The MIC90 (minimum inhibitory concentration to kill 90% of bacteria) for fidaxomicin against C.difficile is 0.125–0.25 μg/mL; OP- 1118 is 4- to 16-fold less potent than the parent compound. Fidaxomicin has been reported to spare native intestinal flora such as Bacteroides spp. and as such, may prevent selection of drug-resistant bacteria. Fidaxomicin is bactericidal to C. difficile and has a low propensity for resistance development with no cross-resistance to existing antibiotics. Fidaxomicin shows minimal systemic absorption following oral administration in preclinical studies and humans.

Использование

Fidaxomicin is a recently marketed antibiotic with a confusing history dating back to its original isolation in 1975. Fidaxomicin is the major analogue of a family of macrocyclic lactones, isolated independently by three different groups from cultures belonging to three different genera (Actinoplanes, Dactylosporangium and Micromonospora) known as lipiarmycin A3, tiacumicin B and clostomicin B1, respectively. Fidaxomicin is a narrow spectrum antibiotic with excellent activity against Gram positive bacteria, notably Clostridium difficile. Fidaxomicin acts in the gastrointestinal tract without undue disruption to gut microbial flora.

Определение

ChEBI: An 18-membered macrolide that is a fermentation product obtained from the Actinomycete Dactylosporangium aurantiacum. A narrow spectrum antibiotic used for treatment of Clostridium difficile-related infections.

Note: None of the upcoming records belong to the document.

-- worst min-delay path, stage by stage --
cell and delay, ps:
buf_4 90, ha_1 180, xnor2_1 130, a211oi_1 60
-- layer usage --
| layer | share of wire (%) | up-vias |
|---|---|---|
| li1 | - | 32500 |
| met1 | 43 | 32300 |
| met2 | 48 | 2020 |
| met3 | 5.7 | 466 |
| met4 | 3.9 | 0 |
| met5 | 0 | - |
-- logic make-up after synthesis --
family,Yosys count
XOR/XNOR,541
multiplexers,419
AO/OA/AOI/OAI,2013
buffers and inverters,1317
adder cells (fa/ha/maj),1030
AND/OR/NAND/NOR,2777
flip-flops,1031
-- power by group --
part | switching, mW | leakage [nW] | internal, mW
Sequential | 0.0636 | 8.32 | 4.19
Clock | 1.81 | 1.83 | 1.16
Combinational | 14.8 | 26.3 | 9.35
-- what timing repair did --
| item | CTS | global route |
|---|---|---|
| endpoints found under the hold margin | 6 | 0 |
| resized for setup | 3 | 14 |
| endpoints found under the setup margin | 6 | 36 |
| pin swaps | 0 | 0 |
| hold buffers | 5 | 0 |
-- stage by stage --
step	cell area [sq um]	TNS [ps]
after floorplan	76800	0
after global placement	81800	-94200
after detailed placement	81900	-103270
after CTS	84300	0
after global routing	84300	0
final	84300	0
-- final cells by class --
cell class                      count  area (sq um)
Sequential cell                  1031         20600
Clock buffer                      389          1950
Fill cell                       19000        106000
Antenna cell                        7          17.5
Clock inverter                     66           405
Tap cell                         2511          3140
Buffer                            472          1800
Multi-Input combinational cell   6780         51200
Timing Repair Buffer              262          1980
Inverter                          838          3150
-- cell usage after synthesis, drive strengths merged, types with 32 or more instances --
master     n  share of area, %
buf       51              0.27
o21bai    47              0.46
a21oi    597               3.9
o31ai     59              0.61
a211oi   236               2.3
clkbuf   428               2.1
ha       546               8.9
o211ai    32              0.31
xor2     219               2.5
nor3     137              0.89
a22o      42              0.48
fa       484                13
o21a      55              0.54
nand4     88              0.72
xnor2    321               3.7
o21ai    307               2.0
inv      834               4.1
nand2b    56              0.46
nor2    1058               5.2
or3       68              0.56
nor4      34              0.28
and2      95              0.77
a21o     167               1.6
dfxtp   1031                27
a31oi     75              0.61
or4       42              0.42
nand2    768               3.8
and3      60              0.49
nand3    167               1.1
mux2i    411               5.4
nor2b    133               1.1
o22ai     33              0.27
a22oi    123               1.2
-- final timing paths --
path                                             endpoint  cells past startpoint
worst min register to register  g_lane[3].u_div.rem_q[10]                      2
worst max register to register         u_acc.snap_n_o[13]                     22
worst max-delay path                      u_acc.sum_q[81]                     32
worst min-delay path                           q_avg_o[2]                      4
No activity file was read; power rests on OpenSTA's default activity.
`src/rtl/nocin_pkg.sv`:
```
package nocin_pkg;
  typedef enum logic [0:0] {
    IN_IDLE = 1'b0,
    IN_XFER = 1'b1
  } intake_st_t;
endpackage

```
`src/rtl/nocin_intake.sv`:
```
module nocin_intake
  import nocin_pkg::*;
#(
  parameter int PKT_W = 40
) (
  input  logic             clk_i,
  input  logic             rst_i,
  input  logic             req_i,
  input  logic [PKT_W-1:0] pkt_i,
  input  logic             space_ok_i,
  output logic             ack_o,
  output logic             wr_fire_o,
  output logic [PKT_W-1:0] wr_pkt_o
);
  intake_st_t st_q;
  logic       ack_q;

  assign wr_fire_o = (st_q == IN_IDLE) && req_i && space_ok_i;
  assign wr_pkt_o  = pkt_i;
  assign ack_o     = ack_q;

  always_ff @(posedge clk_i) begin
    if (rst_i) begin
      st_q  <= IN_IDLE;
      ack_q <= 1'b0;
    end else begin
      case (st_q)
        IN_IDLE: if (wr_fire_o) begin
          st_q  <= IN_XFER;
          ack_q <= 1'b1;
        end
        IN_XFER: if (!req_i) begin
          st_q  <= IN_IDLE;
          ack_q <= 1'b0;
        end
        default: begin
          st_q  <= IN_IDLE;
          ack_q <= 1'b0;
        end
      endcase
    end
  end


  ack_after_write_chk: assert property (@(posedge clk_i) disable iff (rst_i)
    wr_fire_o |=> ack_o);

  ack_held_chk: assert property (@(posedge clk_i) disable iff (rst_i)
    (ack_o && req_i) |=> ack_o);

  ack_fall_chk: assert property (@(posedge clk_i) disable iff (rst_i)
    $fell(ack_o) |-> !$past(req_i));

  one_per_hs_chk: assert property (@(posedge clk_i) disable iff (rst_i)
    ack_o |-> !wr_fire_o);
endmodule

```
`src/rtl/nocin_store.sv`:
```
module nocin_store #(
  parameter int PKT_W = 40,
  parameter int DEPTH = 4,
  localparam int AW   = $clog2(DEPTH)
) (
  input  logic             clk_i,
  input  logic             wr_en_i,
  input  logic [AW-1:0]    wr_addr_i,
  input  logic [PKT_W-1:0] wr_data_i,
  input  logic [AW-1:0]    rd_addr_i,
  output logic [PKT_W-1:0] rd_data_o
);
  logic [PKT_W-1:0] mem [DEPTH];

  for (genvar g = 0; g < DEPTH; g++) begin : g_slot
    always_ff @(posedge clk_i) begin
      if (wr_en_i && (wr_addr_i == AW'(g))) mem[g] <= wr_data_i;
    end
  end

  assign rd_data_o = mem[rd_addr_i];
endmodule

```
`src/rtl/nocin_ctrl.sv`:
```
module nocin_ctrl #(
  parameter int DEPTH  = 4,
  localparam int AW    = $clog2(DEPTH),
  localparam int CNT_W = AW + 1
) (
  input  logic          clk_i,
  input  logic          rst_i,
  input  logic          wr_fire_i,
  input  logic          rd_req_i,
  output logic          rd_fire_o,
  output logic [AW-1:0] wr_addr_o,
  output logic [AW-1:0] rd_addr_o,
  output logic          empty_o,
  output logic          full_o,
  output logic          ready_o
);
  localparam logic [CNT_W-1:0] LIMIT = CNT_W'(DEPTH);

  logic [CNT_W-1:0] wcnt_q, rcnt_q, wcnt_d, rcnt_d;
  logic             empty_q, full_q, ready_q;

  function automatic logic [CNT_W-1:0] fill_level(input logic [CNT_W-1:0] w,
                                                  input logic [CNT_W-1:0] r);
    return w - r;
  endfunction

  function automatic logic is_full(input logic [CNT_W-1:0] w,
                                   input logic [CNT_W-1:0] r);
    return fill_level(w, r) == LIMIT;
  endfunction

  assign rd_fire_o = rd_req_i && !empty_q;
  assign wcnt_d    = wcnt_q + CNT_W'(wr_fire_i);
  assign rcnt_d    = rcnt_q + CNT_W'(rd_fire_o);
  assign wr_addr_o = wcnt_q[AW-1:0];
  assign rd_addr_o = rcnt_q[AW-1:0];
  assign empty_o   = empty_q;
  assign full_o    = full_q;
  assign ready_o   = ready_q;

  always_ff @(posedge clk_i) begin
    if (rst_i) begin
      wcnt_q  <= '0;
      rcnt_q  <= '0;
      empty_q <= 1'b1;
      full_q  <= 1'b0;
      ready_q <= 1'b1;
    end else begin
      wcnt_q  <= wcnt_d;
      rcnt_q  <= rcnt_d;
      empty_q <= (wcnt_d == rcnt_d);
      full_q  <= is_full(wcnt_d, rcnt_d);
      ready_q <= !(wr_fire_i || rd_fire_o);
    end
  end


  flags_excl_chk: assert property (@(posedge clk_i) disable iff (rst_i)
    !(empty_o && full_o));

  no_overflow_chk: assert property (@(posedge clk_i) disable iff (rst_i)
    wr_fire_i |-> !full_o);

  empty_read_chk: assert property (@(posedge clk_i) disable iff (rst_i)
    (rd_req_i && empty_o && !wr_fire_i) |=> (empty_o && $stable(rcnt_q)));

  busy_chk: assert property (@(posedge clk_i) disable iff (rst_i)
    (wr_fire_i || rd_fire_o) |=> !ready_o);

  level_bound_chk: assert property (@(posedge clk_i) disable iff (rst_i)
    fill_level(wcnt_q, rcnt_q) <= LIMIT);
endmodule

```
`src/rtl/nocin_channel.sv`:
```
module nocin_channel #(
  parameter int PKT_W  = 40,
  parameter int ADDR_W = 3,
  parameter int DEPTH  = 4,
  localparam int AW    = $clog2(DEPTH)
) (
  input  logic              clk_i,
  input  logic              rst_i,
  input  logic              req_i,
  input  logic [PKT_W-1:0]  pkt_i,
  output logic              ack_o,
  input  logic              rd_i,
  output logic [PKT_W-1:0]  rd_data_o,
  output logic              rd_valid_o,
  output logic              empty_o,
  output logic              full_o,
  output logic              ready_o,
  output logic [ADDR_W-1:0] head_src_o,
  output logic [ADDR_W-1:0] head_dst_o
);
  logic             wr_fire, rd_fire, space_ok;
  logic [PKT_W-1:0] wr_pkt, head_pkt;
  logic [AW-1:0]    wr_addr, rd_addr;
  logic [PKT_W-1:0] rd_data_q;
  logic             rd_valid_q;

  assign space_ok = ready_o && !full_o;

  nocin_intake #(.PKT_W(PKT_W)) u_intake (
    .clk_i(clk_i), .rst_i(rst_i), .req_i(req_i), .pkt_i(pkt_i),
    .space_ok_i(space_ok), .ack_o(ack_o), .wr_fire_o(wr_fire), .wr_pkt_o(wr_pkt)
  );

  nocin_ctrl #(.DEPTH(DEPTH)) u_ctrl (
    .clk_i(clk_i), .rst_i(rst_i), .wr_fire_i(wr_fire), .rd_req_i(rd_i),
    .rd_fire_o(rd_fire), .wr_addr_o(wr_addr), .rd_addr_o(rd_addr),
    .empty_o(empty_o), .full_o(full_o), .ready_o(ready_o)
  );

  nocin_store #(.PKT_W(PKT_W), .DEPTH(DEPTH)) u_store (
    .clk_i(clk_i), .wr_en_i(wr_fire), .wr_addr_i(wr_addr), .wr_data_i(wr_pkt),
    .rd_addr_i(rd_addr), .rd_data_o(head_pkt)
  );

  always_ff @(posedge clk_i) begin
    if (rst_i) begin
      rd_valid_q <= 1'b0;
      rd_data_q  <= '0;
    end else begin
      rd_valid_q <= rd_fire;
      if (rd_fire) rd_data_q <= head_pkt;
    end
  end

  assign rd_valid_o = rd_valid_q;
  assign rd_data_o  = rd_data_q;
  assign head_src_o = empty_o ? '0 : head_pkt[PKT_W-1 -: ADDR_W];
  assign head_dst_o = empty_o ? '0 : head_pkt[PKT_W-1-ADDR_W -: ADDR_W];


  read_valid_chk: assert property (@(posedge clk_i) disable iff (rst_i)
    (rd_i && !empty_o) |=> rd_valid_o);

  head_blank_chk: assert property (@(posedge clk_i) disable iff (rst_i)
    empty_o |-> (head_src_o == '0 && head_dst_o == '0));
endmodule

```
$ cat src/rtl/ipt_pkg.sv
package ipt_pkg;
    typedef enum logic {
        OP_CLEAR = 1'b0,
        OP_LOAD  = 1'b1
    } wr_op_e;
endpackage

$ cat src/rtl/ipt_table.sv
module ipt_table #(
    parameter int FRAMES = 32,
    parameter int VPN_W  = 20,
    localparam int PFN_W = (FRAMES > 1) ? $clog2(FRAMES) : 1
) (
    input  logic                           clk,
    input  logic                           rst_n,
    input  logic                           wr_en,
    input  ipt_pkg::wr_op_e                wr_op,
    input  logic [PFN_W-1:0]               wr_frame,
    input  logic [VPN_W-1:0]               wr_vpn,
    output logic [FRAMES-1:0]              ent_vld,
    output logic [FRAMES-1:0][VPN_W-1:0]   ent_vpn
);
    typedef struct packed {
        logic [FRAMES-1:0]            vld;
        logic [FRAMES-1:0][VPN_W-1:0] vpn;
    } tbl_t;

    tbl_t tbl_d, tbl_q;

    always_comb begin
        tbl_d = tbl_q;
        if (wr_en) begin
            for (int i = 0; i < FRAMES; i++) begin
                if (PFN_W'(i) == wr_frame) begin
                    if (wr_op == ipt_pkg::OP_LOAD) begin
                        tbl_d.vld[i] = 1'b1;
                        tbl_d.vpn[i] = wr_vpn;
                    end else begin
                        tbl_d.vld[i] = 1'b0;
                    end
                end else if (wr_op == ipt_pkg::OP_LOAD &&
                             tbl_q.vld[i] && tbl_q.vpn[i] == wr_vpn) begin
                    // retire an older holder of the same page
                    tbl_d.vld[i] = 1'b0;
                end
            end
        end
    end

    always_ff @(posedge clk) begin
        if (!rst_n) begin
            tbl_q <= '0;
        end else begin
            tbl_q <= tbl_d;
        end
    end

    assign ent_vld = tbl_q.vld;
    assign ent_vpn = tbl_q.vpn;
endmodule

$ cat src/rtl/ipt_match.sv
module ipt_match #(
    parameter int FRAMES = 32,
    parameter int VPN_W  = 20
) (
    input  logic [FRAMES-1:0]            ent_vld,
    input  logic [FRAMES-1:0][VPN_W-1:0] ent_vpn,
    input  logic [VPN_W-1:0]             key,
    output logic [FRAMES-1:0]            hit_vec
);
    for (genvar g = 0; g < FRAMES; g++) begin : g_cmp
        assign hit_vec[g] = ent_vld[g] && (ent_vpn[g] == key);
    end
endmodule

$ cat src/rtl/ipt_encode.sv
module ipt_encode #(
    parameter int FRAMES = 32,
    localparam int PFN_W = (FRAMES > 1) ? $clog2(FRAMES) : 1
) (
    input  logic [FRAMES-1:0] hit_vec,
    output logic              any,
    output logic [PFN_W-1:0]  index
);
    always_comb begin
        index = '0;
        for (int i = 0; i < FRAMES; i++) begin
            if (hit_vec[i]) begin
                index = index | PFN_W'(i);
            end
        end
    end

    assign any = |hit_vec;
endmodule

$ cat src/rtl/ipt_lookup.sv
module ipt_lookup #(
    parameter int FRAMES     = 32,
    parameter int PAGE_BYTES = 4096,
    parameter int VPN_W      = 20,
    localparam int OFF_W = $clog2(PAGE_BYTES),
    localparam int PFN_W = (FRAMES > 1) ? $clog2(FRAMES) : 1,
    localparam int VA_W  = VPN_W + OFF_W,
    localparam int PA_W  = PFN_W + OFF_W
) (
    input  logic             clk,
    input  logic             rst_n,
    input  logic             lk_valid,
    input  logic [VA_W-1:0]  lk_vaddr,
    input  logic             wr_en,
    input  logic             wr_load,
    input  logic [PFN_W-1:0] wr_frame,
    input  logic [VPN_W-1:0] wr_vpn,
    output logic             rsp_valid,
    output logic             rsp_hit,
    output logic             rsp_miss,
    output logic [PFN_W-1:0] rsp_frame,
    output logic [PA_W-1:0]  rsp_paddr
);
    typedef struct packed {
        logic             valid;
        logic             hit;
        logic             miss;
        logic [PFN_W-1:0] frame;
        logic [PA_W-1:0]  paddr;
    } rsp_t;

    logic [FRAMES-1:0]            ent_vld;
    logic [FRAMES-1:0][VPN_W-1:0] ent_vpn;
    logic [FRAMES-1:0]            hit_vec;
    logic                         any_hit;
    logic [PFN_W-1:0]             hit_idx;
    ipt_pkg::wr_op_e              wr_op;

    assign wr_op = wr_load ? ipt_pkg::OP_LOAD : ipt_pkg::OP_CLEAR;

    ipt_table #(.FRAMES(FRAMES), .VPN_W(VPN_W)) u_table (
        .clk      (clk),
        .rst_n    (rst_n),
        .wr_en    (wr_en),
        .wr_op    (wr_op),
        .wr_frame (wr_frame),
        .wr_vpn   (wr_vpn),
        .ent_vld  (ent_vld),
        .ent_vpn  (ent_vpn)
    );

    ipt_match #(.FRAMES(FRAMES), .VPN_W(VPN_W)) u_match (
        .ent_vld (ent_vld),
        .ent_vpn (ent_vpn),
        .key     (lk_vaddr[VA_W-1:OFF_W]),
        .hit_vec (hit_vec)
    );

    ipt_encode #(.FRAMES(FRAMES)) u_encode (
        .hit_vec (hit_vec),
        .any     (any_hit),
        .index   (hit_idx)
    );

    rsp_t rsp_d, rsp_q;

    always_comb begin
        rsp_d       = '0;
        rsp_d.valid = lk_valid;
        if (lk_valid) begin
            if (any_hit) begin
                rsp_d.hit   = 1'b1;
                rsp_d.frame = hit_idx;
                rsp_d.paddr = {hit_idx, lk_vaddr[OFF_W-1:0]};
            end else begin
                rsp_d.miss  = 1'b1;
            end
        end
    end

    always_ff @(posedge clk) begin
        if (!rst_n) begin
            rsp_q <= '0;
        end else begin
            rsp_q <= rsp_d;
        end
    end

    assign rsp_valid = rsp_q.valid;
    assign rsp_hit   = rsp_q.hit;
    assign rsp_miss  = rsp_q.miss;
    assign rsp_frame = rsp_q.frame;
    assign rsp_paddr = rsp_q.paddr;
endmodule

$ cat config.mk
export PLATFORM = sky130hd
export DESIGN_NAME = ipt_lookup
export DESIGN_NICKNAME = d
export VERILOG_FILES = /design/src/rtl/ipt_pkg.sv /design/src/rtl/ipt_table.sv /design/src/rtl/ipt_match.sv /design/src/rtl/ipt_encode.sv /design/src/rtl/ipt_lookup.sv
export SDC_FILE = /design/constraint.sdc
export NUM_CORES = 2
export LEC_CHECK = 0
export BUFFER_PORTS_ARGS = -buffer_cell sky130_fd_sc_hd__buf_2
export CAP_MARGIN = 10
export CORE_MARGIN = 4
export CORE_UTILIZATION = 45
export CTS_BUF_LIST = sky130_fd_sc_hd__clkbuf_2 sky130_fd_sc_hd__clkbuf_4 sky130_fd_sc_hd__clkbuf_8
export DETAILED_ROUTE_END_ITERATION = 7
export GPL_TIMING_DRIVEN = 0
export PLACE_DENSITY = 0.68
export SLEW_MARGIN = 5
export SYNTH_ARGS = -nofsm -noshare
export SYNTH_HDL_FRONTEND = slang
export SYNTH_HIERARCHICAL = 1
export SYNTH_SLANG_ARGS = --single-unit
$ cat constraint.sdc
create_clock -name clk -period 4.2 [get_ports clk]
set_input_delay 0.84 -clock clk [delete_from_list [all_inputs] [get_ports clk]]
set_output_delay 0.84 -clock clk [all_outputs]
set_load 0.05 [all_outputs]
==> impl_metrics.json <==
{
  "num_vias": 41437,
  "wirelength_um": 226000,
  "cts_num_sinks": 692,
  "drive_above_1_share": 0.129,
  "slew_violations": 0,
  "synth_top_area_frac": 0.330,
  "critPathMaxFanout": 10,
  "ys_seq_elements": 692,
  "synthArstFlopShare": 0,
  "chipHeight_um": 313,
  "crit_arrival_ns": 5.04,
  "die_w_um": 313,
  "grt_max_degree": 17,
  "power.total_w": 0.0166,
  "violations": "DRC, setup timing",
  "hpwl_um": 147000,
  "cp_cell_sequence": "buf_2, buf_6, buf_2, xnor2_1, nand4_1, nor4_2, or4_1, nor4bb_1, nand4_1, buf_6, and4_1",
  "worstMarginPinSlew_ns": 1.45,
  "cp_slowest_cell": "buf_2",
  "netlist_top_cells_count": "nand2_1 (1304), xnor2_1 (989), dfxtp_1 (692), a21boi_0 (448), xor2_1 (291)",
  "gp_congestion": 1.05,
  "initial_utilization": 0.455,
  "io_buffers": 44,
  "core_area_um2": 92100,
  "track_usage": 0.443,
  "htree_levels": 4,
  "synth_cell_types": 48,
  "start_kind": "primary input",
  "area_growth_pct": 11.2,
  "grt_pass1_vias": 37511,
  "peakVddDrop_mv": 0.220,
  "yosysTopAreaCell": "dfxtp_1",
  "clkTransAtPathRegs_ns": 0.06,
  "hp-class": "in2reg",
  "cts_root_buf": "clkbuf_8",
  "first_iter_violations": 7214,
  "rsz0062_at_grt": "no",
  "fin_skew_ns": 0.0431,
  "viasPerCell": 6.28,
  "hold_buffers": 0,
  "antenna_found_initial": 9,
  "cts_made_buffers": 131,
  "ys.flop_type": "dfxtp_1",
  "setup_violations": 19,
  "dieArea_um2": 98100,
  "cts_max_path_buffers": 3,
  "synth.most_common_cell": "nand2_1",
  "hold_viol_final": 0,
  "final.min_clock_period_ns": 4.34,
  "grt_pass1_wl_um": 302000,
  "overflow": 0,
  "synth_area_leaders": "dfxtp_1 (33%), xnor2_1 (21%), nand2_1 (12%)",
  "period_share": 1.03,
  "leakage_nw": 14.4,
  "cp.required_ns": 4.90,
  "yosysWarnings": 6,
  "clkLatencyLatePin_ns": 0.83,
  "status": "complete, but fails checks",
  "drtAntennaViolNets": 0,
  "synth-edff-count": 0,
  "synth_seq_area_share": 0.330,
  "setup_ws_ns": -0.139,
  "max_freq_mhz": 230,
  "syn_avg_cell_area_um2": 8.25,
  "layout.nets": 5319,
  "rows": 111,
  "max_stage_delay_ns": 0.73,
  "syn-cell-area_um2": 41900,
  "synthCells": 5079,
  "worstSetupEndpointType": "flip-flop",
  "cts_tree": "yes",
  "drc_errors": 4,
  "dp_worst_setup_slack_ns": -0.987,
  "p_per_area_nw_per_um2": 355,
  "cts_setup_buffers": 0,
  "dr.pass1.iters": 8,
  "synth_fp_nets": 5141,
  "num_io_pins": 87,
  "wire_per_inst_um": 34.2,
  "critPathKind": "in2reg",
  "relSlewSlack": 0.0340,
  "drv_cap": 0
}
-- stage by stage --
stage	TNS [ns]	std cells	hold WS, ns	util	area (µm²)
2_1_floorplan	0	5079	0.470	-	41900
3_3_place_gp	-18.57	6366	0.481	0.475	43700
3_5_place_dp	-18.04	6367	0.485	0.475	43700
4_1_cts	0	6588	0.241	0.506	46600
5_1_grt	0	6589	0.278	0.506	46600
6_report	-1.97	6598	0.291	0.506	46600
-- report_power, final --
part           switching (W)  internal (W)  total, W
registers          0.0000358       0.00660   0.00663
clock network        0.00316       0.00431   0.00747
logic                0.00180      0.000655   0.00245
-- per-layer routing --
layer  global-route usage  wire (µm)
met4                0.363      23300
met5                    0         17
met3                0.185      37600
met2                0.598      85100
met1                0.544      79800
-- layout make-up --
class	count	area, µm²
diodes	10	25.0
plain buffers	457	2400
clock buffers	198	2530
clock inverters	23	327
fillers	9053	45500
inverters	20	75.1
multi-input cells	3910	25600
flip-flops and latches	692	13900
well taps	1243	1560
repair buffers	45	228
-- logic make-up (layout without fill, tap and decap cells) --
logic type	after synthesis	count (layout)	synth area share
AO/OA/AOI/OAI	762	762	0.134
XOR/XNOR	1280	1280	0.267
buffers and inverters	477	743	0.0590
flip-flops	692	692	0.330
other	0	10	0
AND/OR/NAND/NOR	1868	1868	0.209
-- layout by cell type, fill, tap and decap left out, types with 30 or more instances in the layout --
cell	synthesis	routed
buf_6	35	35
a21boi_1	171	171
a21boi_2	30	30
clkbuf_1	137	137
clkbuf_4	0	31
xnor2_1	989	989
buf_2	248	294
nor4_1	124	123
nor4_2	42	43
a21boi_0	448	448
o21ai_0	51	51
nand3_1	69	69
a21oi_1	43	43
nand2_1	1304	1304
xor2_1	291	291
buf_4	29	30
clkbuf_8	0	167
nand4_1	225	225
dfxtp_1	692	692
-- final timing paths --
check                                                  startpoint                                 to  slack [ns]  depth (start not counted)
worst min-delay path                                  lk_vaddr[1]            rsp_paddr[1]$_SDFF_PN0_        0.29                          2
worst min register to register  u_table/ent_vpn[487]$_SDFFE_PN0P_  u_table/ent_vpn[487]$_SDFFE_PN0P_        0.49                          2
worst max-delay path                                 lk_vaddr[23]            rsp_frame[3]$_SDFF_PN0_       -0.14                         11
worst max register to register  u_table/ent_vpn[106]$_SDFFE_PN0P_                rsp_miss$_SDFF_PN0_        0.89                          9
-- critical path: cells and delay by family --
| kind | cells | cell delay (ns) |
|---|---|---|
| and+or+nand+nor | 6 | 1.98 |
| buffers and inverters | 4 | 1.98 |
| xor gates and xnor gates | 1 | 0.15 |
-- flip-flops by register name, indices dropped and copies added (netlist names) --
| signal | cells |
|---|---|
| u_table/ent_vpn | 640 |
| rsp_valid | 1 |
| rsp_frame | 5 |
| rsp_paddr | 12 |
| rsp_hit | 1 |
| rsp_miss | 1 |
| u_table/ent_vld | 32 |
-- timing repair --
action | CTS | global route
setup endpoints to repair | 19 | 0
resized for setup | 1 | 0
endpoints found under the hold margin | 0 | 0
No activity file was read; power rests on OpenSTA's default activity.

Фармацевтические приложения

Formerly known as difimicin. An 18-membered macrocyclic compound related to the tiacumicin group of antibiotics rather than conventional macrolides. It is active against staphylococci (MIC 0.5–2 mg/L) and most anaerobic Grampositive bacilli and cocci, but Gram-negative bacilli, including Gram-negative anaerobes, are resistant. It is very poorly absorbed when given orally and most interest surrounds its activity against C. difficile (MIC 0.12–0.25 mg/L). Such data as are presently available from clinical trials suggest that it is as safe and effective in the treatment of C. difficile-associated diarrhea as vancomycin.